--- DESCRIPTION OF THE TASK ---
Restate word for word the lines of the entries below, starting with the line that holds "syn_nets = 7270" and ending with the line that holds "port drivers added, routing", and no others.

### DATA FOR THIS EXERCISE

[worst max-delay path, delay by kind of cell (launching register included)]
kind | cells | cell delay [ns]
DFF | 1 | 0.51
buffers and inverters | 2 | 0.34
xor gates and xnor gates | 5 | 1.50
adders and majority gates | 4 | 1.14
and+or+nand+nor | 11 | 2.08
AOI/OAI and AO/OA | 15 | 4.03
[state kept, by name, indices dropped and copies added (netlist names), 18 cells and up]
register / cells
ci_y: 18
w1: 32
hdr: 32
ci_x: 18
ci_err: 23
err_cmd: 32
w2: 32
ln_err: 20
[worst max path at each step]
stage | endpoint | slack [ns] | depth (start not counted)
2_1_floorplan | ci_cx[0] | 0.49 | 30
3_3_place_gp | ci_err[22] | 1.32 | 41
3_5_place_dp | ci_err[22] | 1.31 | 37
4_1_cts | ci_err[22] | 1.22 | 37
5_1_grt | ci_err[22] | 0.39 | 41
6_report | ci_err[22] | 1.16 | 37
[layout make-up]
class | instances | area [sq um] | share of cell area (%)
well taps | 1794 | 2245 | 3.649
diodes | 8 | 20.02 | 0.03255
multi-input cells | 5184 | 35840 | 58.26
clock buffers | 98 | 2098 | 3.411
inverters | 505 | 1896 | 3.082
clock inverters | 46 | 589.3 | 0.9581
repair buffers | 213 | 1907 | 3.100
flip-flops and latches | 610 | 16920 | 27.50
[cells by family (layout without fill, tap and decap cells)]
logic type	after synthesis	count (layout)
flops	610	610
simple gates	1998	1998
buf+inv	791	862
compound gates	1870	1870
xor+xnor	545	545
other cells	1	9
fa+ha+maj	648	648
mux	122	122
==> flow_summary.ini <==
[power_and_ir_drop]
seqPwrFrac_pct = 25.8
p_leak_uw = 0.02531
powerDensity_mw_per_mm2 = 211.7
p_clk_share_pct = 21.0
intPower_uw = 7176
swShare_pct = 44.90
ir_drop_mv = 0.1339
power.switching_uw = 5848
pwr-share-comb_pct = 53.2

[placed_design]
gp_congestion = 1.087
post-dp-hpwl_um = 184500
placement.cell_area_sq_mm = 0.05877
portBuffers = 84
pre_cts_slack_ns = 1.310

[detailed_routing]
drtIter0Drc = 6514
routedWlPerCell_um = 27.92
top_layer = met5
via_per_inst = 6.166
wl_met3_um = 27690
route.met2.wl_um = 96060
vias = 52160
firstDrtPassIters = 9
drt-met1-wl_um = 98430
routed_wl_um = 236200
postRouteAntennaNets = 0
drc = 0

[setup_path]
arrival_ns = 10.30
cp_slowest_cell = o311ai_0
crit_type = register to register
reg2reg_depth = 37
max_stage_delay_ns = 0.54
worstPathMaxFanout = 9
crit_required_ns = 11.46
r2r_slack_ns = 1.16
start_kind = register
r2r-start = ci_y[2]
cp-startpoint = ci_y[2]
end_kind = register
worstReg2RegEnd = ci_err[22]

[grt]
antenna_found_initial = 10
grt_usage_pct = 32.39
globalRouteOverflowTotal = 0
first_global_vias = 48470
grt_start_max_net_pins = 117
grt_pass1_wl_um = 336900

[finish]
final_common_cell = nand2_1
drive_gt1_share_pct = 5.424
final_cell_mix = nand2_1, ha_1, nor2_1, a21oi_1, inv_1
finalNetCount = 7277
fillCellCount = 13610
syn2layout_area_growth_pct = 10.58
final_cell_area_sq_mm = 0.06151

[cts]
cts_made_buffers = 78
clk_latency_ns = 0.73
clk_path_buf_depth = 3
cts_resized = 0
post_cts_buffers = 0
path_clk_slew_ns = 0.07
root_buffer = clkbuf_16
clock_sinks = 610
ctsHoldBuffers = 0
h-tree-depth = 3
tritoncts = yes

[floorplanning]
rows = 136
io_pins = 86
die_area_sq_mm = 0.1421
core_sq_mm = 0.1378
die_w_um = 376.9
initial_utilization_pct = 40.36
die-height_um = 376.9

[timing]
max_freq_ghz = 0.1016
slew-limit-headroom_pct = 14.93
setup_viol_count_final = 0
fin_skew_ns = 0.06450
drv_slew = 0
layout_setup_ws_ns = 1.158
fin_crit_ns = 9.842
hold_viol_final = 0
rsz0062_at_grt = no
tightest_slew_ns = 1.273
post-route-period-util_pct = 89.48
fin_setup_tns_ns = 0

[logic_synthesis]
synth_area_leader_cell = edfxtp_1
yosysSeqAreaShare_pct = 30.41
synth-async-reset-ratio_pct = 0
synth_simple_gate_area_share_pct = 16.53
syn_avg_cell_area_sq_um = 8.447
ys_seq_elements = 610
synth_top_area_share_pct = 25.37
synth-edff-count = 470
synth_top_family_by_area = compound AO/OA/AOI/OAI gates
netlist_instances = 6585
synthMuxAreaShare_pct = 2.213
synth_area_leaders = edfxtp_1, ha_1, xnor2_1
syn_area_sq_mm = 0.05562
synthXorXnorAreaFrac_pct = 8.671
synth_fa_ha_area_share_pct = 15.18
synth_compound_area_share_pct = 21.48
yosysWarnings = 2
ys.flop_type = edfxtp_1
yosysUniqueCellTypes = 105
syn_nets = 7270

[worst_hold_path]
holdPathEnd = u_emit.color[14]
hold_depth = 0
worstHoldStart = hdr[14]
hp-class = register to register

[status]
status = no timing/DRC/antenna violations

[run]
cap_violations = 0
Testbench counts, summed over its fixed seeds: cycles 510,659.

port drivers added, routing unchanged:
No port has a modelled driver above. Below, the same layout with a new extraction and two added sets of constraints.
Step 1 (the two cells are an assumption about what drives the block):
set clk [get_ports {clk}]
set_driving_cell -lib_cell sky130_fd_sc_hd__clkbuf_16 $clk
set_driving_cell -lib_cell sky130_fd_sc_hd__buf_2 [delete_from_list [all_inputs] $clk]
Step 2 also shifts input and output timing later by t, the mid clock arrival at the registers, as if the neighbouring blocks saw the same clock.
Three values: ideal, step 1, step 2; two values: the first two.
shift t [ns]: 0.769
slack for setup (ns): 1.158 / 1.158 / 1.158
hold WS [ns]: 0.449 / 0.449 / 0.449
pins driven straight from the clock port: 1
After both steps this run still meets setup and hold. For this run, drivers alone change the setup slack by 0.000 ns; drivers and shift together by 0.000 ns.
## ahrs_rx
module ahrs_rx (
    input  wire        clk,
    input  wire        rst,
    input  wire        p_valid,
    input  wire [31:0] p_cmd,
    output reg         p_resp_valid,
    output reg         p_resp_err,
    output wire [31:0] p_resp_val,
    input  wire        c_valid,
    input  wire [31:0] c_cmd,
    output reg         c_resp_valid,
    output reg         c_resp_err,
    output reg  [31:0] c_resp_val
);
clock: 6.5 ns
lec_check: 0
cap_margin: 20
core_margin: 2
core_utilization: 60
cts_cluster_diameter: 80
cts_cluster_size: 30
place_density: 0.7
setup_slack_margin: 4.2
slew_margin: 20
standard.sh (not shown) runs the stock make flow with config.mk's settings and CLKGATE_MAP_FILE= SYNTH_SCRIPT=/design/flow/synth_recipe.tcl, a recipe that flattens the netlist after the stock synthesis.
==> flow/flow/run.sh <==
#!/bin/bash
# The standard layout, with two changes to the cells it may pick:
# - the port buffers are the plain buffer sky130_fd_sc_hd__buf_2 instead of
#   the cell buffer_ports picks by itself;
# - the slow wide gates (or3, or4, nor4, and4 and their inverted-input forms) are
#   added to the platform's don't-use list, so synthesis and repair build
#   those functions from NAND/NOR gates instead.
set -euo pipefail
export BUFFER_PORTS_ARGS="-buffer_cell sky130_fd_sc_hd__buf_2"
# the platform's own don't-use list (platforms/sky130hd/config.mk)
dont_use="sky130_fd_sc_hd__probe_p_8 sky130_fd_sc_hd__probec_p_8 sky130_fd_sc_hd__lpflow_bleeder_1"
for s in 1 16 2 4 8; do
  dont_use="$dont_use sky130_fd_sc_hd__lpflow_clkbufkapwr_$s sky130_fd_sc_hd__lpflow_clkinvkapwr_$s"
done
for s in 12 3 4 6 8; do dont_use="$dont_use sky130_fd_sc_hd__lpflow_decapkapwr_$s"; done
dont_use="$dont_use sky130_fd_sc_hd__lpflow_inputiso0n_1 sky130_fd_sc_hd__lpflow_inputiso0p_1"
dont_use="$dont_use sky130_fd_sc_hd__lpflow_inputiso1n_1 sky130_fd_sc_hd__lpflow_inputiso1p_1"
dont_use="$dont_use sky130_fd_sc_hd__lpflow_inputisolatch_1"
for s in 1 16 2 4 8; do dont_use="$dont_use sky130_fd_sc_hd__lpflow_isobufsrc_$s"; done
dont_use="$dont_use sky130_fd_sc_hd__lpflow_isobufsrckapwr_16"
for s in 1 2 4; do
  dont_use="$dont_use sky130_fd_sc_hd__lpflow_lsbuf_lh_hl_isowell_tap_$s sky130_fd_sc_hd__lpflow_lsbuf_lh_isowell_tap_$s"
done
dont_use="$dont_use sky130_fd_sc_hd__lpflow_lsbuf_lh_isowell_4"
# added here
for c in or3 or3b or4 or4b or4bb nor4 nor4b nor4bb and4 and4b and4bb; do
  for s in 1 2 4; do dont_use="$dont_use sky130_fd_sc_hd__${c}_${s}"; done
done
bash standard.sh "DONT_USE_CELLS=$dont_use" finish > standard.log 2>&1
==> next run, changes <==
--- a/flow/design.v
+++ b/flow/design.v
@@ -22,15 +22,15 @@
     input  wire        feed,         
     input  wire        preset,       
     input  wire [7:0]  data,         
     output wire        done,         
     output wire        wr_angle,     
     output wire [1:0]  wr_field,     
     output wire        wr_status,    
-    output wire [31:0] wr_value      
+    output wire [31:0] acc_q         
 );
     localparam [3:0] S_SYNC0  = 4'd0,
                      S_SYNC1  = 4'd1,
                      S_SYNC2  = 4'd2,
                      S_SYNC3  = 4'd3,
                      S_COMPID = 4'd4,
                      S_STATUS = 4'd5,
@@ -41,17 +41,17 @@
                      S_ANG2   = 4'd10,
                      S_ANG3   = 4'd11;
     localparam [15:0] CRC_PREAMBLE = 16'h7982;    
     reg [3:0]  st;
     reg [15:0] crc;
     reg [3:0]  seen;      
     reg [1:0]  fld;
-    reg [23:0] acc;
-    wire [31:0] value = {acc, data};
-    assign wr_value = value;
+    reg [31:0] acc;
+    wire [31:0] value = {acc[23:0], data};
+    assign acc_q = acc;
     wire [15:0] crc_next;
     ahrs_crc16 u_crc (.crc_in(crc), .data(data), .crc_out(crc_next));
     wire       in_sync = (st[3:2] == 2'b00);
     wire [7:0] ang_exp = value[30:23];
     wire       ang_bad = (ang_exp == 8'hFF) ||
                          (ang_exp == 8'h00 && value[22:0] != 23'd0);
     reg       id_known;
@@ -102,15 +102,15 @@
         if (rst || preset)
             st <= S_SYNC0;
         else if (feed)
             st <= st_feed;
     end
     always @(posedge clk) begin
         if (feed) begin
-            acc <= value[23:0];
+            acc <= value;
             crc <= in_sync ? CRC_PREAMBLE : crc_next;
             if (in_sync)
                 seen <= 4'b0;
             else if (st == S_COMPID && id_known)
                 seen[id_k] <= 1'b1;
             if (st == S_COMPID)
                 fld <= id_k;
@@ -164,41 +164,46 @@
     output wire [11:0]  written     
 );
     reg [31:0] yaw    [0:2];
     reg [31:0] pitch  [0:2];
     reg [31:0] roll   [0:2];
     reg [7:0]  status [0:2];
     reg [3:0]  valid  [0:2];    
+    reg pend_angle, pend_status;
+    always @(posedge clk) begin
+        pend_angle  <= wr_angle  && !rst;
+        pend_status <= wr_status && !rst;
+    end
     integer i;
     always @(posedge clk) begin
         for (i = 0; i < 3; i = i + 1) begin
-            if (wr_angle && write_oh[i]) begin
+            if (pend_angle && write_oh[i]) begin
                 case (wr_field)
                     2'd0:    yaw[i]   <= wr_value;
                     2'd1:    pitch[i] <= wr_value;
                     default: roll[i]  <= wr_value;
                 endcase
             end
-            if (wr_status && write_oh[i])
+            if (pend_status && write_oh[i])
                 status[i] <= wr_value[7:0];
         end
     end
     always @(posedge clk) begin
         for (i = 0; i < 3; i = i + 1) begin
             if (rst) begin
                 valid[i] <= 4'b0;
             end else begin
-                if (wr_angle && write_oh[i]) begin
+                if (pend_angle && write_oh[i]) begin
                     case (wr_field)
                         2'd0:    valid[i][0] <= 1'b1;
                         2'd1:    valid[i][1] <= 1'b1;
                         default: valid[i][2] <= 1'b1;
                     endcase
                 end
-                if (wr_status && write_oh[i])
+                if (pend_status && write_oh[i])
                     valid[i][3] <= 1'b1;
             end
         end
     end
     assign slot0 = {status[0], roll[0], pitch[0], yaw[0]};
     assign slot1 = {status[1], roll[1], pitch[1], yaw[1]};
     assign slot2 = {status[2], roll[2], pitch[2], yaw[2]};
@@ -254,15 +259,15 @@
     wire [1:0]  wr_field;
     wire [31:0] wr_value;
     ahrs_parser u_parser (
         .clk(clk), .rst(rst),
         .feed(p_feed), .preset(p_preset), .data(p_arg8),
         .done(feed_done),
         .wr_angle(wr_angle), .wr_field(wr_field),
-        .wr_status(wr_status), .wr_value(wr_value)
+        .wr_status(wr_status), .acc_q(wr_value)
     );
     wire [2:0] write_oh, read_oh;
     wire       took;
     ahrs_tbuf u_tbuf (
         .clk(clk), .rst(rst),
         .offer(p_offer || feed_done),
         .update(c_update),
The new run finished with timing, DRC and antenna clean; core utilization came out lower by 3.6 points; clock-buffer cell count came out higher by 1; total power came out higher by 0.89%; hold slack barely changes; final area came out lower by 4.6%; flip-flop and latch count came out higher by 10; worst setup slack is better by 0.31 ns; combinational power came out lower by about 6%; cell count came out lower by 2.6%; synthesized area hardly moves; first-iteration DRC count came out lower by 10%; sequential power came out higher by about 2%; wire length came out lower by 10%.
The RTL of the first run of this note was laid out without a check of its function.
Context: an optimization exercise on an open-source flow, tuned for small area. The choices shown serve that exercise and are no tape-out recipe.
RTL that was checked went through simulation tests only; none was proved equivalent to the original.
Power is estimated from default activity; no workload was simulated.

==> run a <==
// ftservo_codec
module ftservo_codec (
    input  wire        clk,
    input  wire        rst,
    input  wire        tx_start,
    input  wire [7:0]  tx_id,
    input  wire [7:0]  tx_instr,
    input  wire [7:0]  tx_k,
    output wire        tx_busy,
    input  wire        tx_pvalid,
    input  wire [7:0]  tx_pdata,
    output wire        tx_pready,
    output wire        tx_ovalid,
    output wire [7:0]  tx_odata,
    input  wire        tx_oready,
    output wire        tx_done,
    output wire        tx_err,
    input  wire        rx_start,
    input  wire [7:0]  rx_xid,
    input  wire        rx_any,
    input  wire        rx_bvalid,
    input  wire [7:0]  rx_bdata,
    input  wire        rx_timeout,
    input  wire        rx_rderr,
    output wire        rx_active,
    output wire        rx_pvalid,
    output wire [7:0]  rx_pdata,
    output wire        rx_done,
    output wire [3:0]  rx_result,
    output wire [7:0]  rx_pkt_id,
    output wire [7:0]  rx_pkt_err,
    output wire [7:0]  rx_pkt_count,
    input  wire        w_valid,
    input  wire [2:0]  w_op,
    input  wire [7:0]  w_a,
    input  wire [7:0]  w_b,
    input  wire [7:0]  w_c,
    input  wire [31:0] w_opa,
    output wire        w_done,
    output wire [31:0] w_result
);
    ftservo_tx_framer u_tx (
        .clk(clk), .rst(rst),
        .tx_start(tx_start), .tx_id(tx_id), .tx_instr(tx_instr), .tx_k(tx_k),
        .tx_busy(tx_busy),
        .tx_pvalid(tx_pvalid), .tx_pdata(tx_pdata), .tx_pready(tx_pready),
        .tx_ovalid(tx_ovalid), .tx_odata(tx_odata), .tx_oready(tx_oready),
        .tx_done(tx_done), .tx_err(tx_err)
    );
    ftservo_rx_receiver u_rx (
        .clk(clk), .rst(rst),
        .rx_start(rx_start), .rx_xid(rx_xid), .rx_any(rx_any),
  ...
==> module ftservo_word_unit, before the edit <==
module ftservo_word_unit (
    input  wire        clk,
    input  wire        rst,
    input  wire        w_valid,
    input  wire [2:0]  w_op,
    input  wire [7:0]  w_a,
    input  wire [7:0]  w_b,
    input  wire [7:0]  w_c,
    input  wire [31:0] w_opa,
    output reg         w_done,
    output reg  [31:0] w_result
);
    wire        e = w_c[0];
    wire [3:0]  s = w_b[3:0];
    wire [15:0] v16 = w_opa[15:0];
    wire [15:0] sbit = 16'd1 << s;
    wire to_host = (w_op == 3'd3);
    wire to_dev  = (w_op == 3'd4);
    wire sign_op = to_host | to_dev;
    wire neg_d   = to_dev & w_opa[31];
    wire neg     = (to_host & v16[s]) | neg_d;
    wire [31:0] y = {w_opa[31:16] & {16{to_dev}}, v16 & ~(sbit & {16{to_host}})};
    reg [31:0] flip;
    integer i;
    always @(*) begin
        flip[0] = 1'b0;
        for (i = 1; i < 32; i = i + 1)
            flip[i] = flip[i-1] | (neg & y[i-1]);
    end
    wire [31:0] sgn = (y ^ flip) | {16'h0000, sbit & {16{neg_d}}};
    reg [15:0] byt;
    always @(*) begin
        case (w_op)
            3'd0: byt = e ? {w_a, w_b} : {w_b, w_a};
            3'd1: byt = {8'h00, e ? v16[15:8] : v16[7:0]};
            3'd2: byt = {8'h00, e ? v16[7:0] : v16[15:8]};
            default: byt = 16'h0000;
        endcase
    end
    wire [31:0] result_d = sign_op ? sgn : {16'h0000, byt};
    always @(posedge clk) begin
        if (rst)
            w_done <= 1'b0;
        else
            w_done <= w_valid;
        w_result <= result_d;
    end
endmodule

######

--- RESPONSE TO THE EXERCISE ---
syn_nets = 7270

[worst_hold_path]
holdPathEnd = u_emit.color[14]
hold_depth = 0
worstHoldStart = hdr[14]
hp-class = register to register

[status]
status = no timing/DRC/antenna violations

[run]
cap_violations = 0
Testbench counts, summed over its fixed seeds: cycles 510,659.

port drivers added, routing unchanged:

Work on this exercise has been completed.